:: Data provided ::

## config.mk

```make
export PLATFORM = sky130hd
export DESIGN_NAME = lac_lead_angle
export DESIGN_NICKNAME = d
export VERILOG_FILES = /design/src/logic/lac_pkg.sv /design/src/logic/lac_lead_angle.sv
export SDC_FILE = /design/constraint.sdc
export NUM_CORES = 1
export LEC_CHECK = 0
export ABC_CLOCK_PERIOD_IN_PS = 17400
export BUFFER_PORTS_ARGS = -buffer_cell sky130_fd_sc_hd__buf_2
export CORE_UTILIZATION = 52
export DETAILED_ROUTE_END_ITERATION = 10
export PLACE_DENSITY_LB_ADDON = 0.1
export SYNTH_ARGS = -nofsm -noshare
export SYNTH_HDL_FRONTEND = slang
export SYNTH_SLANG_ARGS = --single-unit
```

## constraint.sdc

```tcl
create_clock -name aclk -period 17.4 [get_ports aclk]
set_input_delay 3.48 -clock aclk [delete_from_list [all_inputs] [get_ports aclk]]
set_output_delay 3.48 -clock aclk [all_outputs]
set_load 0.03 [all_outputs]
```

:::
:: Data provided ::

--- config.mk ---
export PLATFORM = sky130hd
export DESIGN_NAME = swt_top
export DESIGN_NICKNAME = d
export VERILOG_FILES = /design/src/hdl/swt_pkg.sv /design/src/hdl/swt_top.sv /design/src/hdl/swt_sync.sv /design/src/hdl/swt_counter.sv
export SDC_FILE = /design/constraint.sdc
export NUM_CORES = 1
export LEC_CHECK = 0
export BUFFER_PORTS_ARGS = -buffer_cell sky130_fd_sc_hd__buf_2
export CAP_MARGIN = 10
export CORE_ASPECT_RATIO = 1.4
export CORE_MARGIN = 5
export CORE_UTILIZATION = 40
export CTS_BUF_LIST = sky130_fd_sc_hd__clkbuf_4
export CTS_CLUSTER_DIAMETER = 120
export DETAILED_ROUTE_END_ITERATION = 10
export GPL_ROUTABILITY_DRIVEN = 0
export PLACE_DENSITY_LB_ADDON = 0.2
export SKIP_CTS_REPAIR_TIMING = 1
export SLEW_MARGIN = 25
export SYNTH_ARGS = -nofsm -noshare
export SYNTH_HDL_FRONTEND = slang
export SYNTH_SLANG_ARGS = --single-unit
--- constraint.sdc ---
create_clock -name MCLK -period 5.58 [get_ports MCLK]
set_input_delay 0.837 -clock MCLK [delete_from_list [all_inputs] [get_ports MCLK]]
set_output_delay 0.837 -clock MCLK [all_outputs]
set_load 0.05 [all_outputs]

:::
:: Data provided ::

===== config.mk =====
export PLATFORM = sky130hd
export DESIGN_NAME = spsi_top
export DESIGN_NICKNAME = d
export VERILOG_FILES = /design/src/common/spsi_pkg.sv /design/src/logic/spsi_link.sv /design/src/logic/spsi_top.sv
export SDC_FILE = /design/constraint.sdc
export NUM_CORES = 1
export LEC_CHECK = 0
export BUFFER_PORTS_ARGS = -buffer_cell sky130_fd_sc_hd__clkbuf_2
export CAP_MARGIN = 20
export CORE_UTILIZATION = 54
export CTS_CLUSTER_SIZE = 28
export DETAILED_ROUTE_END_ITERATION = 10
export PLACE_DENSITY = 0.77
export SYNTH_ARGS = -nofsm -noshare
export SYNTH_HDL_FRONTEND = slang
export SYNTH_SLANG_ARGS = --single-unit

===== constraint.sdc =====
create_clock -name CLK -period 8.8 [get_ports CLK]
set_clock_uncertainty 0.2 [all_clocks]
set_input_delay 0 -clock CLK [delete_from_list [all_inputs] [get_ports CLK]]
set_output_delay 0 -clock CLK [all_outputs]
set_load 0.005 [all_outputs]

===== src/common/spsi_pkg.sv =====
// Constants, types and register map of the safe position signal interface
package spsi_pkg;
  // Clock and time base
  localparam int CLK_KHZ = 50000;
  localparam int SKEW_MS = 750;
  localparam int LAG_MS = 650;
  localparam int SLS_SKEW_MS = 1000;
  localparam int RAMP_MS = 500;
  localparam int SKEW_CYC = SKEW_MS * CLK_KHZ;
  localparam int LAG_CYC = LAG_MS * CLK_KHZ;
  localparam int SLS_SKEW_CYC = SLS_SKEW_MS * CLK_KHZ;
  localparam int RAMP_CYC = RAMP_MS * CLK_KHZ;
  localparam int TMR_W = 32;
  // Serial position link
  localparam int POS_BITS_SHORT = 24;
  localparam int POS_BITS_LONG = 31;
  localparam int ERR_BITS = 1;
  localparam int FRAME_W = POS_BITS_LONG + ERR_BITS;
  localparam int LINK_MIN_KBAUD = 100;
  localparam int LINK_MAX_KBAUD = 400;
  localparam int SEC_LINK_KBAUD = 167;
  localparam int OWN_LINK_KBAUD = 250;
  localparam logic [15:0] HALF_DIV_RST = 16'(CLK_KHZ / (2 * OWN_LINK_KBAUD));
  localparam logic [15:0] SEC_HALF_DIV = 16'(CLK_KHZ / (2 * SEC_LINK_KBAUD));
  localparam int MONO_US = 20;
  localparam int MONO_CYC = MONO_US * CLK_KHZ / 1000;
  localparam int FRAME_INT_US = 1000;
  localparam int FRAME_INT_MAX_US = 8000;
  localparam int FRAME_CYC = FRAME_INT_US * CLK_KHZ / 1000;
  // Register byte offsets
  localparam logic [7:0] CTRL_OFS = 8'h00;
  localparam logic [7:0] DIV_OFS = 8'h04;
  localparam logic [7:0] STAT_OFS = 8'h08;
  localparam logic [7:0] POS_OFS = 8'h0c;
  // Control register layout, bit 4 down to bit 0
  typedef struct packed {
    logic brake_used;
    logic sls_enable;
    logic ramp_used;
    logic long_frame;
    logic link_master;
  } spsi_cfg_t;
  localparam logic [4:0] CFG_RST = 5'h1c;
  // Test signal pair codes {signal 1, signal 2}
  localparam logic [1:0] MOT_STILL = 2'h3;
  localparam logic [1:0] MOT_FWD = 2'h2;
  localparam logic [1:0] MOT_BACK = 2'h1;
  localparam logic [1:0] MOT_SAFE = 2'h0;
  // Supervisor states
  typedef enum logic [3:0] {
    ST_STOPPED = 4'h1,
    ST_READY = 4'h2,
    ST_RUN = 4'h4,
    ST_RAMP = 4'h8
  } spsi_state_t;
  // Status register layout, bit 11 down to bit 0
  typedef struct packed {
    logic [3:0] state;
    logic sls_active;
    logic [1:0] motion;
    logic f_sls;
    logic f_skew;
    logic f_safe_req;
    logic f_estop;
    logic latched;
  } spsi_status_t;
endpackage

:::

Search the data for the string "common". List each line that has it.

Written solution =>
export VERILOG_FILES = /design/src/common/spsi_pkg.sv /design/src/logic/spsi_link.sv /design/src/logic/spsi_top.sv
===== src/common/spsi_pkg.sv =====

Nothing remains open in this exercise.